Sulla questione della carenza degli organici, ben nota, che viene invocata per spiegare lo stato di quasi collasso del sistema sanitario pubblico a favore del privato, va detta con chiarezza che è frutto di una politica dissennata, protratta per anni che ha impedito la formazione di medici in numero adeguato alle esigenze del sistema sanitario pubblico. Fin dal 1975 una polemica virulenta contro la “pletora medica”, agitata dalla “casta” dei medici, negli anni immediatamente precedenti al varo della legge istitutiva del sistema sanitario nazionale (1978), ha imposto il “numero chiuso”, contro il quale si svolse l’ultima lotta del movimento studentesco delle facoltà di medicina. Si parlò per indorare la pillola di “numero programmato”, introducendo l’idea di finalizzare la programmazione della formazione dei medici in base a quanto richiesto da sistema sanitario pubblico (1987). Tale programmazione non è mai avvenuta: si è ridotta solo alla restrizione degli accessi con prove selettive di sbarramento delle iscrizioni alla facoltà, che a distanza di quasi 40 anni sono state dichiarate inidonee. Verranno abolite nel 2025, pur rimanendo il numero chiuso, subordinato al conseguimento di crediti formativi per l’accesso a una graduatoria nazionale “di merito”, secondo la terminologia cara al governo neo-fascista. A questo si aggiunge il mancato adeguamento del numero dei posti a disposizione delle scuole di specializzazione agli standard europei. La conseguenza è che viene formato un numero insufficiente di medici, i quali ovviamente sono attratti dal privato, che garantisce guadagni più remunerativi e minori responsabilità professionali. Il gap, che così si è determinato, anche a fronte di una volontà politica decisa a risolvere il problema, che manca, necessiterà di almeno un decennio. La proposta di autonomia regionale differenziata, che spezzetterà il paese in venti diversi sistemi sanitari e venti diversi sistemi formativi, fondati sul calcolo della spesa storica e non sui tanto sventolati “livelli essenziali di assistenza”, giudicati ingestibili persino dai tecnici dell’apposita commissione ministeriale, accrescerà i divari regionali esistenti, soprattutto tra Nord e Sud. Mentre l’UE perora la causa dell’istituzione di fondi per il riequilibrio tra le regioni europee, in Italia stiamo andando in direzione diametralmente opposta.
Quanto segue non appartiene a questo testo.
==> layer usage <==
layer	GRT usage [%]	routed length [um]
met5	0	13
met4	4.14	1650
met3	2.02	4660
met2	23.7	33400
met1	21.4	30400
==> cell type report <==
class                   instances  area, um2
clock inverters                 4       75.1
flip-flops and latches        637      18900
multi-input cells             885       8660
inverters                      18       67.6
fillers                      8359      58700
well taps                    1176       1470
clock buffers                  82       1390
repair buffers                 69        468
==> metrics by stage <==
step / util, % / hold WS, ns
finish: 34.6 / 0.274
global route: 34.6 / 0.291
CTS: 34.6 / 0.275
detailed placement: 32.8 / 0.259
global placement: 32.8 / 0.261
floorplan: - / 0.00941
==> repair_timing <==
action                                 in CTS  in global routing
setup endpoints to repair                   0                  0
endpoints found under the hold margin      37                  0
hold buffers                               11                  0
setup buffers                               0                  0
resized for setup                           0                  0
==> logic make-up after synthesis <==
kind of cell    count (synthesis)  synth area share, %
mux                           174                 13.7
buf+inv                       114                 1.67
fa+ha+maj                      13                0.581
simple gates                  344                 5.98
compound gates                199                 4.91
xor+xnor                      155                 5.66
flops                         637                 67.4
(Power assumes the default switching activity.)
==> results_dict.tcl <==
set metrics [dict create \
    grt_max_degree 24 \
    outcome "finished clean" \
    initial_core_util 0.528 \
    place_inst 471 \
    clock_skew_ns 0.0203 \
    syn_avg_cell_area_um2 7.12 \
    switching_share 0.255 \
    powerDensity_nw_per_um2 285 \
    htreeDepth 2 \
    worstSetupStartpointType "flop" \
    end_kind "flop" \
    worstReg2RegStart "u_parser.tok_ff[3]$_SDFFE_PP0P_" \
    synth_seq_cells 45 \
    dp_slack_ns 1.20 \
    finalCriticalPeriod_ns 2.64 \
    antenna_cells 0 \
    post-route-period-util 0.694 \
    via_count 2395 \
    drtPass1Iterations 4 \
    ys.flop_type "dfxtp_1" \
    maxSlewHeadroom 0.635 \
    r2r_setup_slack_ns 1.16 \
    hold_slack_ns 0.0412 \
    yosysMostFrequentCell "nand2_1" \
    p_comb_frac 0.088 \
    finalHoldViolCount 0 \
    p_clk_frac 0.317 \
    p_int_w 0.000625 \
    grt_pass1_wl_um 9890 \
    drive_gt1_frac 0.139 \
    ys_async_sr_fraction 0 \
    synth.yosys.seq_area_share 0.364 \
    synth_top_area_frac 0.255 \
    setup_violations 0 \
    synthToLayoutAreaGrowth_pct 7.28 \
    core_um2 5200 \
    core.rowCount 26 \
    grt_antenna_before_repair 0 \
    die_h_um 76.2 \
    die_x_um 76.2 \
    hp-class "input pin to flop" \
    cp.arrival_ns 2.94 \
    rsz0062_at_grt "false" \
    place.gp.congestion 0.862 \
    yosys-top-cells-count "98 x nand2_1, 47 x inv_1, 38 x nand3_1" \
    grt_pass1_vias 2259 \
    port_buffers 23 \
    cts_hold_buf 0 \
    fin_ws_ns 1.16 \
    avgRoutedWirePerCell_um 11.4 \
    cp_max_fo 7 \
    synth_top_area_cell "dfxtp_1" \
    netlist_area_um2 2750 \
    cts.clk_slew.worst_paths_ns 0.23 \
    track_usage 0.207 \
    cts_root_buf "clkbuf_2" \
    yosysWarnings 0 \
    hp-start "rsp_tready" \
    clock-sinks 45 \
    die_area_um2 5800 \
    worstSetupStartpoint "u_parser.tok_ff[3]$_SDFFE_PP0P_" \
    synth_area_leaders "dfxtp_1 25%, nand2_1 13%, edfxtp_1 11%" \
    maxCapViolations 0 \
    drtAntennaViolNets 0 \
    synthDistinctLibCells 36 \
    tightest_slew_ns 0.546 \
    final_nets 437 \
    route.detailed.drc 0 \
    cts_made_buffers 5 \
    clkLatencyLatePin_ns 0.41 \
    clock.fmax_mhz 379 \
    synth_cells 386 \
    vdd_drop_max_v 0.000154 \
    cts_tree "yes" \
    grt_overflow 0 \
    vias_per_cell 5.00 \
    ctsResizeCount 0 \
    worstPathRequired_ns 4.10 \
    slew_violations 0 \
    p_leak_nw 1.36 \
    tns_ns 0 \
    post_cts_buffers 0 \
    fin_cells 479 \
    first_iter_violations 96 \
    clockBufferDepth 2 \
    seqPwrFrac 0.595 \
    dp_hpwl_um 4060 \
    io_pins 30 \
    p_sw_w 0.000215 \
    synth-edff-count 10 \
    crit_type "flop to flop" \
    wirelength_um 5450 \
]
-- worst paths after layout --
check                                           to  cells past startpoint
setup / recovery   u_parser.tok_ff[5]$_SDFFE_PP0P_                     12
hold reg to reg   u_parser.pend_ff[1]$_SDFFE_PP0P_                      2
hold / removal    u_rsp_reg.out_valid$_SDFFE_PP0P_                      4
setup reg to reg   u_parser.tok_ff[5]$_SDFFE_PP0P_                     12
===== src/design/jrlp_pkg.sv =====
// ----------------------------------------------------------------------------
// jrlp_pkg
// Shared types and result codes for the reply line parser.
// ----------------------------------------------------------------------------
package jrlp_pkg;

    localparam int unsigned IdW = 64;

    // opcode of an input request
    localparam logic OP_BYTE = 1'b0;
    localparam logic OP_EOL  = 1'b1;

    // result kinds
    localparam logic [1:0] KIND_RESTART = 2'd0;
    localparam logic [1:0] KIND_DATA    = 2'd1;
    localparam logic [1:0] KIND_VERDICT = 2'd2;

    typedef struct packed {
        logic       opcode;
        logic [7:0] line_byte;
    } t_item;

    typedef struct packed {
        logic [1:0]     kind;
        logic [7:0]     data_byte;
        logic           reply_valid;
        logic           reply_ok;
        logic           has_data;
        logic [IdW-1:0] reply_id;
    } t_result;

endpackage


===== src/design/jrlp_in_stage.sv =====
// ----------------------------------------------------------------------------
// jrlp_in_stage
// Input register: captures one request and holds it until the core takes it.
// ----------------------------------------------------------------------------
module jrlp_in_stage (
    input  logic            i_clk,
    input  logic            i_rst_n,
    input  logic            i_valid,
    output logic            o_ready,
    input  jrlp_pkg::t_item i_item,
    input  logic            i_take,
    output logic            o_full,
    output jrlp_pkg::t_item o_item
);
    import jrlp_pkg::*;

    logic  r_full;
    t_item r_item;

    assign o_ready = !r_full || i_take;
    assign o_full  = r_full;
    assign o_item  = r_item;

    always_ff @(posedge i_clk) begin
        if (!i_rst_n) begin
            r_full <= 1'b0;
        end else if (o_ready) begin
            r_full <= i_valid;
        end
    end

    always_ff @(posedge i_clk) begin
        if (i_valid && o_ready) begin
            r_item <= i_item;
        end
    end

endmodule


===== src/design/jrlp_core.sv =====
// ----------------------------------------------------------------------------
// jrlp_core
// Parser state and the per-byte next-state logic; one request per step.
// ----------------------------------------------------------------------------
module jrlp_core (
    input  logic              i_clk,
    input  logic              i_rst_n,
    input  logic              i_step,
    input  jrlp_pkg::t_item   i_item,
    output logic              o_res_valid,
    output jrlp_pkg::t_result o_res
);
    import jrlp_pkg::*;

    localparam logic [3:0] PH_START      = 4'd0;
    localparam logic [3:0] PH_KEY_OR_END = 4'd1;
    localparam logic [3:0] PH_STRING     = 4'd2;
    localparam logic [3:0] PH_COLON      = 4'd3;
    localparam logic [3:0] PH_STR_VALUE  = 4'd4;
    localparam logic [3:0] PH_NUM_PRE    = 4'd5;
    localparam logic [3:0] PH_NUM_SIGN   = 4'd6;
    localparam logic [3:0] PH_NUM_DIGITS = 4'd7;
    localparam logic [3:0] PH_AFTER      = 4'd8;
    localparam logic [3:0] PH_DONE       = 4'd9;
    localparam logic [3:0] PH_ERROR      = 4'd10;

    localparam logic [1:0] TGT_KEY    = 2'd0;
    localparam logic [1:0] TGT_RESULT = 2'd1;
    localparam logic [1:0] TGT_DATA   = 2'd2;

    localparam logic [3:0] KM_EMPTY  = 4'd0;
    localparam logic [3:0] KM_ID     = 4'd2;
    localparam logic [3:0] KM_RESULT = 4'd8;
    localparam logic [3:0] KM_DATA   = 4'd12;
    localparam logic [3:0] KM_MISS   = 4'd15;

    localparam logic [1:0] OK_EMPTY = 2'd0;
    localparam logic [1:0] OK_O     = 2'd1;
    localparam logic [1:0] OK_OK    = 2'd2;
    localparam logic [1:0] OK_MISS  = 2'd3;

    localparam logic [2:0] ESC_NONE  = 3'd0;
    localparam logic [2:0] ESC_START = 3'd1;
    localparam logic [2:0] ESC_HEX0  = 3'd2;
    localparam logic [2:0] ESC_HEX3  = 3'd5;

    localparam logic [IdW-1:0] ID_MIN = {1'b1, {(IdW-1){1'b0}}};
    localparam logic [IdW-1:0] ID_MAX = {1'b0, {(IdW-1){1'b1}}};

    function automatic logic [3:0] key_next(input logic [3:0] st, input logic [7:0] c);
        logic [3:0] nx;
        nx = KM_MISS;
        case (st)
            4'd0: begin
                if (c == "i") nx = 4'd1;
                else if (c == "r") nx = 4'd3;
                else if (c == "d") nx = 4'd9;
            end
            4'd1:  if (c == "d") nx = 4'd2;
            4'd3:  if (c == "e") nx = 4'd4;
            4'd4:  if (c == "s") nx = 4'd5;
            4'd5:  if (c == "u") nx = 4'd6;
            4'd6:  if (c == "l") nx = 4'd7;
            4'd7:  if (c == "t") nx = 4'd8;
            4'd9:  if (c == "a") nx = 4'd10;
            4'd10: if (c == "t") nx = 4'd11;
            4'd11: if (c == "a") nx = 4'd12;
            default: nx = KM_MISS;
        endcase
        return nx;
    endfunction

    function automatic logic is_blank4(input logic [7:0] c);
        return (c == 8'h20) || (c == 8'h09) || (c == 8'h0d) || (c == 8'h0a);
    endfunction

    logic [3:0]     r_phase,   n_phase;
    logic [1:0]     r_target,  n_target;
    logic [3:0]     r_km,      n_km;
    logic [2:0]     r_esc,     n_esc;
    logic [15:0]    r_hex,     n_hex;
    logic [1:0]     r_okm,     n_okm;
    logic [IdW-1:0] r_mag,     n_mag;
    logic           r_neg,     n_neg;
    logic           r_has_dig, n_has_dig;
    logic [IdW-1:0] r_id,      n_id;
    logic           r_fl_id,   n_fl_id;
    logic           r_fl_res,  n_fl_res;
    logic           r_fl_ok,   n_fl_ok;
    logic           r_fl_data, n_fl_data;

    logic [7:0]     c;
    logic           is_digit;
    logic [3:0]     digit;
    logic [IdW+3:0] mag_x10;
    logic           hex_ok;
    logic [3:0]     hex_val;
    logic [15:0]    hex_next;
    logic           put;
    logic [7:0]     ch;
    logic           after_byte;

    assign c        = i_item.line_byte;
    assign is_digit = (c >= "0") && (c <= "9");
    assign digit    = c[3:0];
    // mag * 10 + d as shift-and-add; carry above 64 bits means saturation
    assign mag_x10  = {1'b0, r_mag, 3'b000} + {3'b000, r_mag, 1'b0}
                      + {{IdW{1'b0}}, digit};

    always_comb begin
        hex_ok  = 1'b1;
        hex_val = 4'd0;
        if (is_digit) begin
            hex_val = c[3:0];
        end else if ((c >= "a" && c <= "f") || (c >= "A" && c <= "F")) begin
            hex_val = c[3:0] + 4'd9;
        end else begin
            hex_ok = 1'b0;
        end
    end
    assign hex_next = {r_hex[11:0], hex_val};

    always_comb begin
        n_phase   = r_phase;
        n_target  = r_target;
        n_km      = r_km;
        n_esc     = r_esc;
        n_hex     = r_hex;
        n_okm     = r_okm;
        n_mag     = r_mag;
        n_neg     = r_neg;
        n_has_dig = r_has_dig;
        n_id      = r_id;
        n_fl_id   = r_fl_id;
        n_fl_res  = r_fl_res;
        n_fl_ok   = r_fl_ok;
        n_fl_data = r_fl_data;
        o_res_valid = 1'b0;
        o_res       = '0;
        put         = 1'b0;
        ch          = c;
        after_byte  = 1'b0;

        if (i_item.opcode == OP_EOL) begin
            o_res_valid = 1'b1;
            o_res.kind  = KIND_VERDICT;
            if (r_phase == PH_DONE && r_fl_id && r_fl_res) begin
                o_res.reply_valid = 1'b1;
                o_res.reply_ok    = r_fl_ok;
                o_res.has_data    = r_fl_data;
                o_res.reply_id    = r_id;
            end
            n_phase   = PH_START;
            n_target  = TGT_KEY;
            n_km      = KM_EMPTY;
            n_esc     = ESC_NONE;
            n_hex     = '0;
            n_okm     = OK_EMPTY;
            n_mag     = '0;
            n_neg     = 1'b0;
            n_has_dig = 1'b0;
            n_id      = '0;
            n_fl_id   = 1'b0;
            n_fl_res  = 1'b0;
            n_fl_ok   = 1'b0;
            n_fl_data = 1'b0;
        end else begin
            case (r_phase)
                PH_START: begin
                    if (c == "{") n_phase = PH_KEY_OR_END;
                    else if (!is_blank4(c)) n_phase = PH_ERROR;
                end
                PH_KEY_OR_END: begin
                    if (c == "\"") begin
                        n_phase  = PH_STRING;
                        n_target = TGT_KEY;
                        n_esc    = ESC_NONE;
                        n_hex    = '0;
                        n_km     = KM_EMPTY;
                    end else if (c == "}") begin
                        n_phase = PH_DONE;
                    end else if (!is_blank4(c)) begin
                        n_phase = PH_ERROR;
                    end
                end
                PH_STRING: begin
                    if (r_esc == ESC_NONE) begin
                        if (c == "\"") begin
                            // close the string
                            case (r_target)
                                TGT_KEY: begin
                                    if (r_km == KM_ID || r_km == KM_RESULT || r_km == KM_DATA)
                                        n_phase = PH_COLON;
                                    else
                                        n_phase = PH_ERROR;
                                end
                                TGT_RESULT: begin
                                    n_fl_res = 1'b1;
                                    n_fl_ok  = (r_okm == OK_OK);
                                    n_phase  = PH_AFTER;
                                end
                                default: begin
                                    n_fl_data = 1'b1;
                                    n_phase   = PH_AFTER;
                                end
                            endcase
                        end else if (c == "\\") begin
                            n_esc = ESC_START;
                        end else begin
                            put = 1'b1;
                        end
                    end else if (r_esc == ESC_START) begin
                        n_esc = ESC_NONE;
                        put   = 1'b1;
                        case (c)
                            "\"": ch = 8'h22;
                            "\\": ch = 8'h5c;
                            "/":  ch = 8'h2f;
                            "n":  ch = 8'h0a;
                            "t":  ch = 8'h09;
                            "r":  ch = 8'h0d;
                            "b":  ch = 8'h08;
                            "f":  ch = 8'h0c;
                            "u": begin
                                put   = 1'b0;
                                n_esc = ESC_HEX0;
                                n_hex = '0;
                            end
                            default: begin
                                put     = 1'b0;
                                n_phase = PH_ERROR;
                            end
                        endcase
                    end else begin
                        if (!hex_ok) begin
                            n_phase = PH_ERROR;
                        end else begin
                            n_hex = hex_next;
                            if (r_esc == ESC_HEX3) begin
                                n_esc = ESC_NONE;
                                if (hex_next > 16'h007f) begin
                                    n_phase = PH_ERROR;
                                end else begin
                                    put = 1'b1;
                                    ch  = hex_next[7:0];
                                end
                            end else begin
                                n_esc = r_esc + 3'd1;
                            end
                        end
                    end

                    if (put) begin
                        case (r_target)
                            TGT_KEY: n_km = key_next(r_km, ch);
                            TGT_RESULT: begin
                                if (r_okm == OK_EMPTY && ch == "o") n_okm = OK_O;
                                else if (r_okm == OK_O && ch == "k") n_okm = OK_OK;
                                else n_okm = OK_MISS;
                            end
                            default: begin
                                o_res_valid     = 1'b1;
                                o_res.kind      = KIND_DATA;
                                o_res.data_byte = ch;
                            end
                        endcase
                    end
                end
                PH_COLON: begin
                    if (c == ":") begin
                        if (r_km == KM_ID) begin
                            n_phase   = PH_NUM_PRE;
                            n_mag     = '0;
                            n_neg     = 1'b0;
                            n_has_dig = 1'b0;
                        end else begin
                            n_phase = PH_STR_VALUE;
                        end
                    end else if (!is_blank4(c)) begin
                        n_phase = PH_ERROR;
                    end
                end
                PH_STR_VALUE: begin
                    if (c == "\"") begin
                        n_phase = PH_STRING;
                        n_esc   = ESC_NONE;
                        n_hex   = '0;
                        if (r_km == KM_DATA) begin
                            n_target    = TGT_DATA;
                            o_res_valid = 1'b1;
                            o_res.kind  = KIND_RESTART;
                        end else begin
                            n_target = TGT_RESULT;
                            n_okm    = OK_EMPTY;
                        end
                    end else if (!is_blank4(c)) begin
                        n_phase = PH_ERROR;
                    end
                end
                PH_NUM_PRE, PH_NUM_SIGN, PH_NUM_DIGITS: begin
                    if (is_digit) begin
                        n_mag     = (mag_x10[IdW+3:IdW] != 4'd0) ? {IdW{1'b1}}
                                                                  : mag_x10[IdW-1:0];
                        n_has_dig = 1'b1;
                        n_phase   = PH_NUM_DIGITS;
                    end else if (r_phase == PH_NUM_PRE) begin
                        if (c == "+" || c == "-") begin
                            n_neg   = (c == "-");
                            n_phase = PH_NUM_SIGN;
                        end else if (!is_blank4(c) && c != 8'h0b && c != 8'h0c) begin
                            n_phase = PH_ERROR;
                        end
                    end else if (r_phase == PH_NUM_SIGN || !r_has_dig) begin
                        n_phase = PH_ERROR;
                    end else begin
                        // saturate and commit, then treat the byte as after a value
                        if (r_neg)
                            n_id = r_mag[IdW-1] ? ID_MIN : (~r_mag + 64'd1);
                        else
                            n_id = r_mag[IdW-1] ? ID_MAX : r_mag;
                        n_fl_id    = 1'b1;
                        after_byte = 1'b1;
                    end
                end
                PH_AFTER: after_byte = 1'b1;
                PH_DONE: begin
                    if (!is_blank4(c)) n_phase = PH_ERROR;
                end
                default: n_phase = PH_ERROR;
            endcase

            if (after_byte) begin
                if (c == ",") n_phase = PH_KEY_OR_END;
                else if (c == "}") n_phase = PH_DONE;
                else if (!is_blank4(c)) n_phase = PH_ERROR;
                else n_phase = PH_AFTER;
            end
        end
    end

    always_ff @(posedge i_clk) begin
        if (!i_rst_n) begin
            r_phase   <= PH_START;
            r_target  <= TGT_KEY;
            r_km      <= KM_EMPTY;
            r_esc     <= ESC_NONE;
            r_hex     <= '0;
            r_okm     <= OK_EMPTY;
            r_mag     <= '0;
            r_neg     <= 1'b0;
            r_has_dig <= 1'b0;
            r_id      <= '0;
            r_fl_id   <= 1'b0;
            r_fl_res  <= 1'b0;
            r_fl_ok   <= 1'b0;
            r_fl_data <= 1'b0;
        end else if (i_step) begin
            r_phase   <= n_phase;
            r_target  <= n_target;
            r_km      <= n_km;
            r_esc     <= n_esc;
            r_hex     <= n_hex;
            r_okm     <= n_okm;
            r_mag     <= n_mag;
            r_neg     <= n_neg;
            r_has_dig <= n_has_dig;
            r_id      <= n_id;
            r_fl_id   <= n_fl_id;
            r_fl_res  <= n_fl_res;
            r_fl_ok   <= n_fl_ok;
            r_fl_data <= n_fl_data;
        end
    end

endmodule


===== src/design/jrlp_out_stage.sv =====
// ----------------------------------------------------------------------------
// jrlp_out_stage
// Result register: holds one result until the downstream side takes it.
// ----------------------------------------------------------------------------
module jrlp_out_stage (
    input  logic              i_clk,
    input  logic              i_rst_n,
    input  logic              i_load,
    input  jrlp_pkg::t_result i_res,
    output logic              o_free,
    output logic              o_valid,
    input  logic              i_ready,
    output jrlp_pkg::t_result o_res
);
    import jrlp_pkg::*;

    logic    r_valid;
    t_result r_res;

    // free when empty or when the held result leaves this cycle
    assign o_free  = !r_valid || i_ready;
    assign o_valid = r_valid;
    assign o_res   = r_res;

    always_ff @(posedge i_clk) begin
        if (!i_rst_n) begin
            r_valid <= 1'b0;
        end else if (i_load) begin
            r_valid <= 1'b1;
        end else if (i_ready) begin
            r_valid <= 1'b0;
        end
    end

    always_ff @(posedge i_clk) begin
        if (i_load) begin
            r_res <= i_res;
        end
    end

endmodule


===== src/design/json_reply_line_parser_unit.sv =====
// ----------------------------------------------------------------------------
// json_reply_line_parser_unit
// Byte-stream parser for one flat reply object per line, with data output.
// ----------------------------------------------------------------------------
// Path: the accepted request is loaded into the input register; it then steps
// the parser, and any result it yields loads the result register once free.
// Throughput: 1 request per cycle while the result register is free.
// Reset: synchronous active-low i_rst_n clears both stage valids and the
// parser state; no clearing pass is needed.
module json_reply_line_parser_unit (
    input  logic                         i_clk,
    input  logic                         i_rst_n,
    input  logic                         i_valid,
    output logic                         o_ready,
    input  logic                         i_opcode,
    input  logic [7:0]                   i_line_byte,
    output logic                         o_valid,
    input  logic                         i_ready,
    output logic [1:0]                   o_kind,
    output logic [7:0]                   o_data_byte,
    output logic                         o_reply_valid,
    output logic                         o_reply_ok,
    output logic                         o_has_data,
    output logic signed [jrlp_pkg::IdW-1:0] o_reply_id
);
    import jrlp_pkg::*;

    t_item   in_item;
    t_item   held_item;
    logic    held_full;
    logic    out_free;
    logic    step;
    logic    res_valid;
    t_result core_res;
    t_result out_res;

    assign in_item = {i_opcode, i_line_byte};

    // advance the held request only when the result register can take it
    assign step = held_full && out_free;

    jrlp_in_stage u_in (
        .i_clk   (i_clk),
        .i_rst_n (i_rst_n),
        .i_valid (i_valid),
        .o_ready (o_ready),
        .i_item  (in_item),
        .i_take  (out_free),
        .o_full  (held_full),
        .o_item  (held_item)
    );

    jrlp_core u_core (
        .i_clk       (i_clk),
        .i_rst_n     (i_rst_n),
        .i_step      (step),
        .i_item      (held_item),
        .o_res_valid (res_valid),
        .o_res       (core_res)
    );

    jrlp_out_stage u_out (
        .i_clk   (i_clk),
        .i_rst_n (i_rst_n),
        .i_load  (step && res_valid),
        .i_res   (core_res),
        .o_free  (out_free),
        .o_valid (o_valid),
        .i_ready (i_ready),
        .o_res   (out_res)
    );

    assign o_kind        = out_res.kind;
    assign o_data_byte   = out_res.data_byte;
    assign o_reply_valid = out_res.reply_valid;
    assign o_reply_ok    = out_res.reply_ok;
    assign o_has_data    = out_res.has_data;
    assign o_reply_id    = out_res.reply_id;

endmodule

===== config.mk =====
export PLATFORM = sky130hd
export DESIGN_NAME = json_reply_line_parser_unit
export DESIGN_NICKNAME = d
export VERILOG_FILES = /design/src/design/jrlp_pkg.sv /design/src/design/jrlp_in_stage.sv /design/src/design/jrlp_core.sv /design/src/design/jrlp_out_stage.sv /design/src/design/json_reply_line_parser_unit.sv
export SDC_FILE = /design/constraint.sdc
export NUM_CORES = 1
export LEC_CHECK = 0
export BUFFER_PORTS_ARGS = -buffer_cell sky130_fd_sc_hd__buf_2
export CORE_UTILIZATION = 50
export DETAILED_ROUTE_END_ITERATION = 10
export PLACE_DENSITY = 0.69
export RECOVER_POWER = 50
export SYNTH_ARGS = -nofsm -noshare
export SYNTH_HDL_FRONTEND = slang
export SYNTH_SLANG_ARGS = --single-unit

===== constraint.sdc =====
create_clock -name i_clk -period 6.6 [get_ports i_clk]
set_clock_uncertainty 0.1 [all_clocks]
set_input_delay 0.33 -clock i_clk [delete_from_list [all_inputs] [get_ports i_clk]]
set_output_delay 0.33 -clock i_clk [all_outputs]
set_load 0.01 [all_outputs]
La questione della prevenzione

Ciò che si impone, come sostengono giustamente nel loro appello i quattordici scienziati italiani, da cui sono partito, per migliorare l’efficienza e l’efficacia della risposta sanitaria pubblica, riducendone i costi a un livello economicamente sostenibile, è una scelta radicale per la prevenzione e per quella che viene definita impropriamente medicina “territoriale”, meglio definibile come medicina “di comunità”, la cui carenza è stata evidenziata dal disastro della gestione della pandemia, soprattutto nei sistemi centrati sul posto letto (in primo luogo quello lombardo). Esiste un’evidenza scientifica di enorme portata, altrettanto misconosciuta, evidenziata dal seguente diagramma di Dever, secondo il quale i sistemi sanitari tradizionali assorbono la maggior parte dei bilanci, dando un contributo modesto in termini di riduzione della mortalità, mentre quelli centrati sulla prevenzione (cioè sull’apprendimento di stili di vita sani, innanzitutto liberi dal fumo, dall’alcol, dalla cattiva alimentazione e dalla sedentarietà, principali responsabili della disabilità e della mortalità precoce) costano molto meno e sono molto più efficaci.

I prossimi dieci anni, in assenza di una svolta radicale della risposta sanitaria, vedranno una riduzione delle aspettative di vita della popolazione generale, in particolare nelle regioni meridionali dove la tendenza è già presente oggi. Ma con tutta probabilità i nostri “lungimiranti” governanti neoliberisti si aspettano cinicamente proprio questo, valutando la questione in termini previdenziali malthusiani: cittadini che vivono meno pesano di meno sul sistema pensionistico.

Questa partita si gioca nella prossima tornata elettorale.